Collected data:
`config.mk`:
```
export PLATFORM = sky130hd
export DESIGN_NAME = conv_sched
export DESIGN_NICKNAME = d
export VERILOG_FILES = /design/src/rtl/conv_sched_pkg.sv /design/src/rtl/conv_addr_gen.sv /design/src/rtl/conv_sched.sv
export SDC_FILE = /design/constraint.sdc
export NUM_CORES = 1
export LEC_CHECK = 0
export CAP_MARGIN = 40
export CORE_UTILIZATION = 40
export DETAILED_ROUTE_END_ITERATION = 12
export PLACE_DENSITY = 0.68
export SYNTH_ARGS = -nofsm -noshare
export SYNTH_HDL_FRONTEND = slang
export SYNTH_SLANG_ARGS = --single-unit
export TNS_END_PERCENT = 30
```
`constraint.sdc`:
```
create_clock -name clk -period 5.2 [get_ports clk]
set_input_delay 1.56 -clock clk [delete_from_list [all_inputs] [get_ports clk]]
set_output_delay 1.56 -clock clk [all_outputs]
set_load 0.01 [all_outputs]
```
`src/rtl/conv_sched_pkg.sv`:
```
// rtl/conv_sched_pkg.sv - state codes, default geometry and output-index encoding for conv_sched
package conv_sched_pkg;

  localparam int IMG_W_DEF = 4;
  localparam int K_DEF     = 3;
  localparam int OUT_W_DEF = IMG_W_DEF - K_DEF + 1;
  localparam int KK_DEF    = K_DEF * K_DEF;

  typedef logic [2:0] state_t;

  localparam logic [2:0] ST_IDLE  = 3'd0;
  localparam logic [2:0] ST_CONV  = 3'd1;
  localparam logic [2:0] ST_WRITE = 3'd2;
  localparam logic [2:0] ST_POOL  = 3'd3;
  localparam logic [2:0] ST_DONE  = 3'd4;

  // Output positions are numbered row-major: row*OUT_W+col.
  function automatic logic [1:0] out_idx_of(input int unsigned r, input int unsigned c,
                                            input int unsigned out_w);
    return 2'(r * out_w + c);
  endfunction

endpackage

```
`src/rtl/conv_addr_gen.sv`:
```
// rtl/conv_addr_gen.sv - combinational ifm/weight buffer address generator for conv_sched
module conv_addr_gen #(
  parameter int IMG_W = 4,
  parameter int K     = 3,
  parameter int AW    = 4,
  parameter int RW    = 1,
  parameter int KW    = 2
) (
  input  logic [RW-1:0] r,
  input  logic [RW-1:0] c,
  input  logic [KW-1:0] kr,
  input  logic [KW-1:0] kc,
  output logic [AW-1:0] ifm_addr,
  output logic [AW-1:0] wgt_addr
);

  always_comb begin
    ifm_addr = (AW'(r) + AW'(kr)) * AW'(IMG_W) + AW'(c) + AW'(kc);
    wgt_addr = AW'(kr) * AW'(K) + AW'(kc);
  end

endmodule

```
`src/rtl/conv_sched.sv`:
```
// rtl/conv_sched.sv - 3x3 conv sequencer over a 4x4 map driving one shared MAC PE
// Optional 2x2 pool trigger state is built only when CONV_SCHED_POOL_EN is defined.
module conv_sched
  import conv_sched_pkg::*;
#(
  parameter int IMG_W = IMG_W_DEF,
  parameter int K     = K_DEF,
  parameter int AW    = 4
) (
  input  logic          clk,
  input  logic          rst,
  input  logic          start,
  input  logic          hold,
  output logic          busy,
  output logic          done,
  output logic [2:0]    state,
  output logic [AW-1:0] ifm_addr,
  output logic [AW-1:0] wgt_addr,
  output logic          mac_clr,
  output logic          mac_en,
  output logic          out_we,
  output logic [1:0]    out_idx,
  output logic          pool_en
);

  localparam int OUT_W = IMG_W - K + 1;
  localparam int RW    = (OUT_W > 1) ? $clog2(OUT_W) : 1;
  localparam int KW    = (K > 1) ? $clog2(K) : 1;

  state_t        state_q, state_d;
  logic [RW-1:0] r_q, r_d, c_q, c_d;
  logic [KW-1:0] kr_q, kr_d, kc_q, kc_d;

  logic last_tap, last_pos;

  always_comb begin
    state_d  = state_q;
    r_d      = r_q;
    c_d      = c_q;
    kr_d     = kr_q;
    kc_d     = kc_q;
    last_tap = (kr_q == KW'(K - 1)) && (kc_q == KW'(K - 1));
    last_pos = (r_q == RW'(OUT_W - 1)) && (c_q == RW'(OUT_W - 1));
    case (state_q)
      ST_IDLE: begin
        r_d  = '0;
        c_d  = '0;
        kr_d = '0;
        kc_d = '0;
        if (start) state_d = ST_CONV;
      end
      ST_CONV: begin
        if (!hold) begin
          if (kc_q == KW'(K - 1)) begin
            kc_d = '0;
            kr_d = (kr_q == KW'(K - 1)) ? '0 : kr_q + 1'b1;
          end else begin
            kc_d = kc_q + 1'b1;
          end
          if (last_tap) state_d = ST_WRITE;
        end
      end
      ST_WRITE: begin
        if (!hold) begin
          if (c_q == RW'(OUT_W - 1)) begin
            c_d = '0;
            r_d = (r_q == RW'(OUT_W - 1)) ? '0 : r_q + 1'b1;
          end else begin
            c_d = c_q + 1'b1;
          end
`ifdef CONV_SCHED_POOL_EN
          state_d = last_pos ? ST_POOL : ST_CONV;
`else
          state_d = last_pos ? ST_DONE : ST_CONV;
`endif
        end
      end
`ifdef CONV_SCHED_POOL_EN
      ST_POOL: state_d = ST_DONE;
`endif
      ST_DONE: state_d = ST_IDLE;
      // Illegal codes recover to IDLE with counters cleared.
      default: begin
        state_d = ST_IDLE;
        r_d     = '0;
        c_d     = '0;
        kr_d    = '0;
        kc_d    = '0;
      end
    endcase
  end

  always_ff @(posedge clk) begin
    if (rst) begin
      state_q <= ST_IDLE;
      r_q     <= '0;
      c_q     <= '0;
      kr_q    <= '0;
      kc_q    <= '0;
    end else begin
      state_q <= state_d;
      r_q     <= r_d;
      c_q     <= c_d;
      kr_q    <= kr_d;
      kc_q    <= kc_d;
    end
  end

  conv_addr_gen #(
    .IMG_W(IMG_W),
    .K    (K),
    .AW   (AW),
    .RW   (RW),
    .KW   (KW)
  ) u_addr_gen (
    .r       (r_q),
    .c       (c_q),
    .kr      (kr_q),
    .kc      (kc_q),
    .ifm_addr(ifm_addr),
    .wgt_addr(wgt_addr)
  );

  always_comb begin
    state   = state_q;
    busy    = (state_q != ST_IDLE);
    done    = (state_q == ST_DONE);
    mac_en  = (state_q == ST_CONV) && !hold;
    mac_clr = (state_q == ST_CONV) && !hold && (kr_q == '0) && (kc_q == '0);
    out_we  = (state_q == ST_WRITE) && !hold;
    out_idx = out_idx_of(32'(r_q), 32'(c_q), OUT_W);
`ifdef CONV_SCHED_POOL_EN
    pool_en = (state_q == ST_POOL);
`else
    pool_en = 1'b0;
`endif
  end

endmodule

```
======== Word-level counts from Yosys, hierarchy flattened ========
Cells that the tools add are included.
cells by class
  $mul .................................... 1
  reduce and logical (&&, ||, !) cells .... 18
  add/subtract/negate cells ............... 9
  muxes and demuxes ....................... 20
  bitwise operators ....................... 2
  equality and inequality tests ........... 11
operators by type and width
  cell                                               number
  two-way mux 3 bit                                  5
  != test 2 bit (second input constant)              6
  two-way mux 2 bit                                  5
  one-hot mux 3 bit (3 select lines)                 1
  adder 4 x 2 -> 4 bit                               2
  one-hot mux 2 bit (2 select lines)                 2
  logical AND 1 bit                                  6
  AND reduction 3 bit                                2
  two-way mux 1 bit                                  5
  adder 2 x 1 -> 2 bit (second input constant)       2
  adder 4 x 1 -> 4 bit                               1
  == test 2 bit (second input constant)              2
  logical NOT 2 bit                                  2
  multiplier 2 x 2 -> 4 bit (second input constant)  1
  one-hot mux 1 bit (2 select lines)                 2
  AND reduction 2 bit                                2
  AND reduction 4 bit                                1
  OR reduction 2 bit                                 2
  == test 3 x 1 -> 1 bit (second input constant)     1
  == test 3 x 2 -> 1 bit (second input constant)     1
  == test 3 bit (second input constant)              1
  logical NOT 3 bit                                  1
  nonzero test 3 bit                                 1
  adder 1 bit (second input constant)                2
  4 further kinds                                    5
storage, ports and cells
  register bits ........................... 9
  output and inout bits ................... 19
  input port bits ......................... 4
  logic and storage cells ................. 66

======== Depth between registers and ports, before layout ========
  word-level depth ........................ 5
  gate-level depth with buffers ........... 5
  gate-level depth less buffers ........... 5

======== Modules after synthesis ========
From an unflattened synthesis, not the netlist that was laid out.
unflattened totals
  cells, all modules ...................... 81
  area, all modules ....................... 700.7 um2
modules (own cells, without submodules)
  module         area each (um2)  sequential area each (um2)  instances  cells an instance
  conv_sched     548.0            180.2                       1          65
  conv_addr_gen  152.6            0.0                         1          16

======== Worst setup path after synthesis ========
OpenSTA, ideal clock, no wires.
  path type ............................... input port to output port
  start point ............................. in hold
  end point ............................... out mac_clr
  path buffers ............................ 1
  arrival ................................. 2.316 ns
  stages .................................. 4
  data required time ...................... 3.640 ns
  slack ................................... 1.324 ns
  cell sequence ........................... buf_6 nand2b_1 nor3_2 and3_1
on the way
  word-level cells in the longest chain between the ends .. 4
RTL lines
  element                         RTL line           text
  from (decl)                     conv_sched.sv:13   input logic hold,
  logical NOT 1 bit               --
  logical AND 1 bit               --
  named net mac_en                conv_sched.sv:20   output logic mac_en,
  logical AND 1 bit (2 in a row)  conv_sched.sv:129  mac_clr = (state_q == ST_CONV) && !hold && (kr_q == '0) && (kc_q == '0);
  to (decl)                       conv_sched.sv:19   output logic mac_clr,
The timed path passes the listed nets, and every way through them passes these cells.

======== Final worst setup path ========
  start point ............................. in hold
  end point ............................... out mac_clr
on the way
  word-level cells in the longest chain between the ends .. 4
RTL lines
  element                         RTL line
  logical NOT 1 bit               conv_sched.sv:129
  logical AND 1 bit (3 in a row)  conv_sched.sv:129
Every way passes these cells.

==> flow_metrics.env <==
export IMPL_power_density_mw_per_mm2=159
export IMPL_cts_tree="built"
export IMPL_cpMostUsedCell="clkdlybuf4s50_1"
export IMPL_fmax_ghz=0.217
export IMPL_period_share=0.886
export IMPL_worst_clock_skew_ns=0.00832
export IMPL_root_buffer="clkbuf_4"
export IMPL_timing_reg2reg_setup_slack_ns=3.67
export IMPL_drv_cap=0
export IMPL_hold_buffers=0
export IMPL_vias_per_cell=5.10
export IMPL_routedWlPerCell_um=12.2
export IMPL_start_util=0.429
export IMPL_drive_above_1_share=0.0965
export IMPL_drc=0
export IMPL_synth_top_family_by_area="simple AND/OR/NAND/NOR gates"
export IMPL_async_reset_ff_frac=0
export IMPL_tightest_slew_ns=0.573
export IMPL_core_region_area_sq_mm=0.00198
export IMPL_yosysTopAreaCellShare=0.212
export IMPL_die_area_sq_mm=0.00232
export IMPL_synth_mux_area_frac=0.0118
export IMPL_r2r_end="kr_q[1]"
export IMPL_max_slew_margin_rel=0.617
export IMPL_synth_cell_type_count=40
export IMPL_htreeDepth=1
export IMPL_critPathLaunchType="input pin"
export IMPL_layout_commonest_cell="clkdlybuf4s50_1"
export IMPL_die_w_um=48.1
export IMPL_path_cells="clkdlybuf4s50_1 > nand2b_1 > nor3_2 > and3_1 > clkdlybuf4s50_1"
export IMPL_crit_path_start="hold"
export IMPL_instances_no_fill=141
export IMPL_yosys_area_share_simple=0.294
export IMPL_grt_max_degree=16
export IMPL_timing_worst_setup_path_type="in2out"
export IMPL_critPathSlowestCell="clkdlybuf4s50_1"
export IMPL_r2r_cells=4
export IMPL_setup_viol_count_final=0
export IMPL_rows=16
export IMPL_path_delay_family="buffers and inverters"
export IMPL_cp_depth=5
export IMPL_syn_num_nets=112
export IMPL_via_count=719
export IMPL_sw_frac_of_total=0.276
export IMPL_fin_nets=130
export IMPL_cts_buffers=3
export IMPL_synth_xor_area_frac=0.0412
export IMPL_synth_compound_area_share=0.140
export IMPL_worstHoldPathType="reg2reg"
export IMPL_place_gp_congestion=0.780
export IMPL_io_buffers=21
export IMPL_grt_pass1_wl_mm=2.93
export IMPL_yosys_warnings=0
export IMPL_dr_pass1_iters=4
export IMPL_seq_power_share=0.460
export IMPL_dp_hpwl_mm=1.28
export IMPL_worstSkewPairLatency_ns=0.26
export IMPL_synth_adder_area_share=0.179
export IMPL_status="completed"
export IMPL_synth_avg_cell_area_sq_um=8.77
export IMPL_final_min_clock_period_ns=4.61
export IMPL_synthCells=97
export IMPL_layout_common_cells="clkdlybuf4s50_1 (21), ha_1 (9), dfxtp_1 (9)"
export IMPL_synth_area_leaders="dfxtp_1 (21%), ha_1 (13%), fa_1 (4.7%)"
export IMPL_rsz0062_at_grt="no"
export IMPL_finalSetupTns_ns=0
export IMPL_endpoint_kind="primary output"
export IMPL_cp_data_arrival_time_ns=3.05
export IMPL_hold_ws_ns=0.597
export IMPL_antenna_found_initial=0
export IMPL_synth_seq_area_share=0.212
export IMPL_intPower_mw=0.121
export IMPL_critPathMaxFanout=3
export IMPL_clock_sinks=9
export IMPL_ys_ff_latch=9
export IMPL_rr_startpoint="state[0]"
export IMPL_ios=23
export IMPL_area_delta_synth_final_pct=24.0
export IMPL_synth_edf_count=0
export IMPL_fp_dieH_um=48.1
export IMPL_cp_endpoint="mac_clr"
export IMPL_ant_nets=0
export IMPL_power_frac_comb=0.215
export IMPL_dpl_cell_count=137
export IMPL_syn_cell_area_sq_um=851
export IMPL_ir_worst_vdd_v=0.000107
export IMPL_cp_num_buf_inv=2
export IMPL_clk_pin_slew_ns=0.07
export IMPL_multi_input_area_sq_um=571
export IMPL_p_leak_nw=0.415
export IMPL_post_cts_resized=0
export IMPL_grt_overflow=0
export IMPL_critPathRequiredTime_ns=3.64
export IMPL_synthFlopType="dfxtp_1"
export IMPL_wirelength_mm=1.72
export IMPL_yosys_area_top_type="dfxtp_1"
export IMPL_drt_iter0_drc=28
export IMPL_fillCellCount=195
export IMPL_ff_latch_area_sq_um=180
export IMPL_post_cts_buffers=0
export IMPL_hold_violations=0
export IMPL_critical_path_max_stage_delay_ns=0.53
export IMPL_final_max_slew_viol_count=0
export IMPL_p_sw_mw=0.0462
export IMPL_gr_usage_all_layers=0.176
export IMPL_antenna_cells=0
export IMPL_grt_pass1_vias=634
export IMPL_clock_path_buffers=2
export IMPL_p_clk_frac=0.325
[flip-flops by register name, indices dropped and copies added (netlist names)]
signal,count
state,3
kc_q,2
kr_q,2
c_q,1
r_q,1
[synth_stat cells (2+ instances only)]
library cell / instances
a22oi_1: 3
xnor2_1: 2
o21ai_0: 2
buf_6: 3
nor3_1: 4
inv_1: 7
xor2_1: 2
a21oi_1: 4
nand2_1: 2
ha_1: 9
buf_2: 2
nand3b_1: 5
nand2b_1: 5
or3_1: 2
o21ai_1: 2
nand3_1: 2
dfxtp_1: 9
buf_4: 4
fa_1: 2
nor2_1: 6
[stage by stage]
step	util	setup slack, ns	instance area [sq um]	total power [mW]
2_1_floorplan	-	1.32	851	0.102
3_3_place_gp	0.519	0.607	1030	0.114
3_5_place_dp	0.519	0.596	1030	0.114
4_1_cts	0.532	0.579	1050	0.167
5_1_grt	0.532	0.508	1050	0.178
6_report	0.532	0.593	1050	0.167
[cells by family (layout without fill, tap and decap cells)]
group | after synthesis | in the layout
muxes | 1 | 1
adders and majority gates | 11 | 11
and+or+nand+nor | 38 | 38
DFF | 9 | 9
xor gates and xnor gates | 4 | 4
AOI/OAI and AO/OA | 17 | 17
buffers and inverters | 16 | 33
other | 1 | 1
[per-layer routing]
metal,track usage,part of all wire,vias to the layer above
met5,0,0,-
met4,0.0167,0,0
met3,0.0333,0.030,0
met2,0.284,0.49,15
met1,0.254,0.48,336
li1,-,-,368
[power by group through the flow]
stage	logic [mW]	registers [mW]	clock network (mW)
after floorplan	0.0278	0.0746	0
after global placement	0.0358	0.0783	0
after detailed placement	0.0360	0.0784	0
after CTS	0.0363	0.0769	0.0538
after global routing	0.0393	0.0776	0.0609
final	0.0360	0.0771	0.0544
[worst min path at each step]
stage	from	depth (start not counted)	slack, ns	endpoint
finish	c_q	2	0.60	c_q
global route	c_q	2	0.63	c_q
CTS	c_q	2	0.60	c_q
detailed placement	c_q	2	0.60	c_q
global placement	r_q	2	0.57	r_q
floorplan	r_q	2	0.52	r_q
[final cells by class]
type | instances | share of cell area
Inverter | 7 | 0.0249
Timing Repair Buffer | 22 | 0.206
Multi-Input combinational cell | 72 | 0.541
Tap cell | 27 | 0.0320
Sequential cell | 9 | 0.171
Clock buffer | 4 | 0.0249
[worst register-to-register path, delay by kind of cell, from the launching register on]
family	cells	cell delay, ns
flip-flops	1	0.63
AND/OR/NAND/NOR	2	0.53
AO/OA/AOI/OAI	2	0.31
Note: power is estimated with default switching activity, not from simulation.
==> RTL change 1 (same flow settings) <==
Put a register stage on the output `wgt_addr`, cleared by the reset. The value now appears one clock later. The other outputs are not delayed to match.
--- a/src/rtl/conv_sched.sv
+++ b/src/rtl/conv_sched.sv
@@ -27,4 +27,6 @@
   localparam int RW    = (OUT_W > 1) ? $clog2(OUT_W) : 1;
   localparam int KW    = (K > 1) ? $clog2(K) : 1;
+
+  logic [AW-1:0] wgt_addr_d;
 
   state_t        state_q, state_d;
@@ -119,5 +121,5 @@
     .kc      (kc_q),
     .ifm_addr(ifm_addr),
-    .wgt_addr(wgt_addr)
+    .wgt_addr(wgt_addr_d)
   );
 
@@ -137,4 +139,12 @@
   end
 
+  always_ff @(posedge clk) begin
+    if (rst) begin
+      wgt_addr <= '0;
+    end else begin
+      wgt_addr <= wgt_addr_d;
+    end
+  end
+
 endmodule
 
Formal check against the unedited RTL: not equivalent (Yosys sat finds a counterexample within 4 cycles, from zero or initial values and one cycle with rst high).
==> RTL change 1 against the unedited design <==
  * Synthesized area up 5.3%
  * Design area grew 5.6%
  * Critical path depth did not move
  * Worst setup slack got worse by 0.14 ns
  * Synthesized cell count is the same
  * Clock skew is 0.0033 ns lower
  * Combinational power decreased by 44%
  * Routed wire length down 3.9%
  * Core utilization grew 1.3 points
  * Clock power is 16% higher
  * Non-clock buffer count is 1 lower
  * Sequential cell count increased by 4
  * Power up 11%
  * Critical path type unchanged
==> RTL change 1: results (changes against the unedited design) <==
Logic synthesis
  – Syn Nets: 112 (unchanged)
  – Main area contributors after synthesis: dfxtp_1 29%, ha_1 13%, fa_1 4.5%
  – Post-synthesis async set-or-reset flop share: 0% (unchanged)
  – YS warnings: 0 (unchanged)
  – Syn avg cell area: 9.236 um2 (+5.3%)
  – Sequential fraction of the synthesis area: 29.05% (+7.9 points)
  – Adder-Cell Fraction of Synth Area: 17.04% (-0.90 points)
  – Commonest cells in the netlist: 13 x dfxtp_1, 9 x ha_1, 7 x nor2_1
  – Xor-xnor portion of the synthesized cell area: 3.911% (-0.21 points)
  – Mux contribution to synthesized area: 0% (-1.2 points)
  – Distinct cells, synth: 41 (+2.5%)
  – Compound-cell area share of the yosys netlist: 16.62% (+2.6 points)

Place
  – GP Congestion: 0.8155 (+4.6%)
  – Place WS: 0.4506 ns (-0.1454 ns)
  – Port Buffers: 21 (unchanged)
  – HPWL after DPL: 1267 um (-0.88%)
  – Placed Instances: 137 (unchanged)

Cells and area
  – Max reg flops: 4 (+1)
  – Largest reg by FF count: wgt_addr
  – # nets final: 130 (unchanged)
  – FILL cells: 209 (+7.2%)
  – Layout cells sized above 1: 9.649% (unchanged)
  – Diode count: 0 (unchanged)
  – Finished Layout Cells: 141 (unchanged)

Clock tree
  – CTS resizes: 0 (unchanged)
  – CTS clk-pin slew, worst paths: 0.09 ns (+0.02 ns)
  – Worst-case clock buffer depth: 2 (unchanged)
  – Postcts setup bufs: 0 (unchanged)
  – Total CTS buffers: 3 (unchanged)
  – Clk_lat worst skew: about 0.27 ns
  – H-tree depth: 1 (unchanged)
  – Clk Tree Root Cell: clkbuf_4

Power and ir drop
  – Sw Ratio: 24.24% (-3.4 points)
  – Leak: 0.4351 nW (+4.7%)
  – Maximum VDD drop: 0.1401 mV (+30%)

Global routing
  – Initial antenna violation count: 0 (unchanged)
  – Largest net degree at the start of global routing: 14 (-2)
  – Global-route wire length before repair: 2628 um (-10%)
  – GRT Total Usage: 13.84% (-3.8 points)
  – Vias in the first global route: 607 (-4.3%)

Setup path
  – Critical-path top delay cell: clkdlybuf4s50_1
  – Worst path max stage delay: 0.57 ns (+0.04 ns)
  – Crit-path max FO: 11 (+8)
  – R2R Path Start: kc_q[1]
  – CP arrival: 3.19 ns (+0.14 ns)
  – Crit-path leading delay family: buffers and inverters
  – Crit. Startpoint: hold

Drt
  – Pre-Repair DR Iteration Count: 4 (unchanged)
  – Routed len/inst: 11.74 um (-3.9%)
  – 1st-iter DRT viols: 12 (-57%)
  – DR vias/cell: 5.248 (+2.9%)

STA
  – Clock skew: 0.004998 ns (-0.003326 ns)

Min path
  – Hold_sp: r_q

Run status
  – Status: complete, no violations
RTL change 1: power groups by stage:
stage	sequential (mW)	combinational, mW	clock [mW]
floorplan	0.104	0.0136	0
global placement	0.105	0.0200	0
detailed placement	0.105	0.0202	0
CTS	0.103	0.0203	0.0646
global route	0.103	0.0218	0.0705
finish	0.103	0.0202	0.0629
RTL change 1: path summary, 6_finish.rpt:
check | endpoint | cells after the start | slack (ns)
worst max-delay path | mac_clr | 5 | 0.45
worst min-delay path | state[2] | 2 | 0.57
worst min register to register | state[2] | 2 | 0.57
worst max register to register | wgt_addr[2] | 5 | 3.34
RTL change 1: area by class of cell:
cell class              instances  area (um2)  share of cell area (%)
clock buffers                   4       26.28                   2.360
inverters                       5       18.77                   1.685
multi-input cells              71       564.3                   50.67
flip-flops and latches         13       260.3                   23.37
well taps                      27       33.78                   3.034
repair buffers                 21       210.2                   18.88
RTL change 1: kinds of logic after synthesis:
| family | Yosys count |
|---|---|
| AOI/OAI and AO/OA | 19 |
| xor gates and xnor gates | 4 |
| adders and majority gates | 11 |
| buffers and inverters | 13 |
| DFF | 13 |
| other | 1 |
| and+or+nand+nor | 36 |
RTL change 1: worst min-delay path, cell delays in order, from the launching register on:
cell and delay (ns):
dfxtp_1 0.38, nand2_1 0.11, nor3_1 0.05
RTL change 1: layer usage:
| layer | vias up | global-route usage (%) | wire length (um) |
|---|---|---|---|
| met3 | 0 | 2.804 | 91 |
| met1 | 340 | 18.98 | 838 |
| met4 | 0 | 2.941 | 0 |
| met5 | - | 0 | 0 |
| met2 | 30 | 22.15 | 726 |
| li1 | 370 | - | - |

**DIRECTIONS FOR THIS TASK:**
Check the records above and copy each line that has the string "class".

**OUTPUT OF THE TASK:**
cells by class
[final cells by class]
RTL change 1: area by class of cell:
cell class              instances  area (um2)  share of cell area (%)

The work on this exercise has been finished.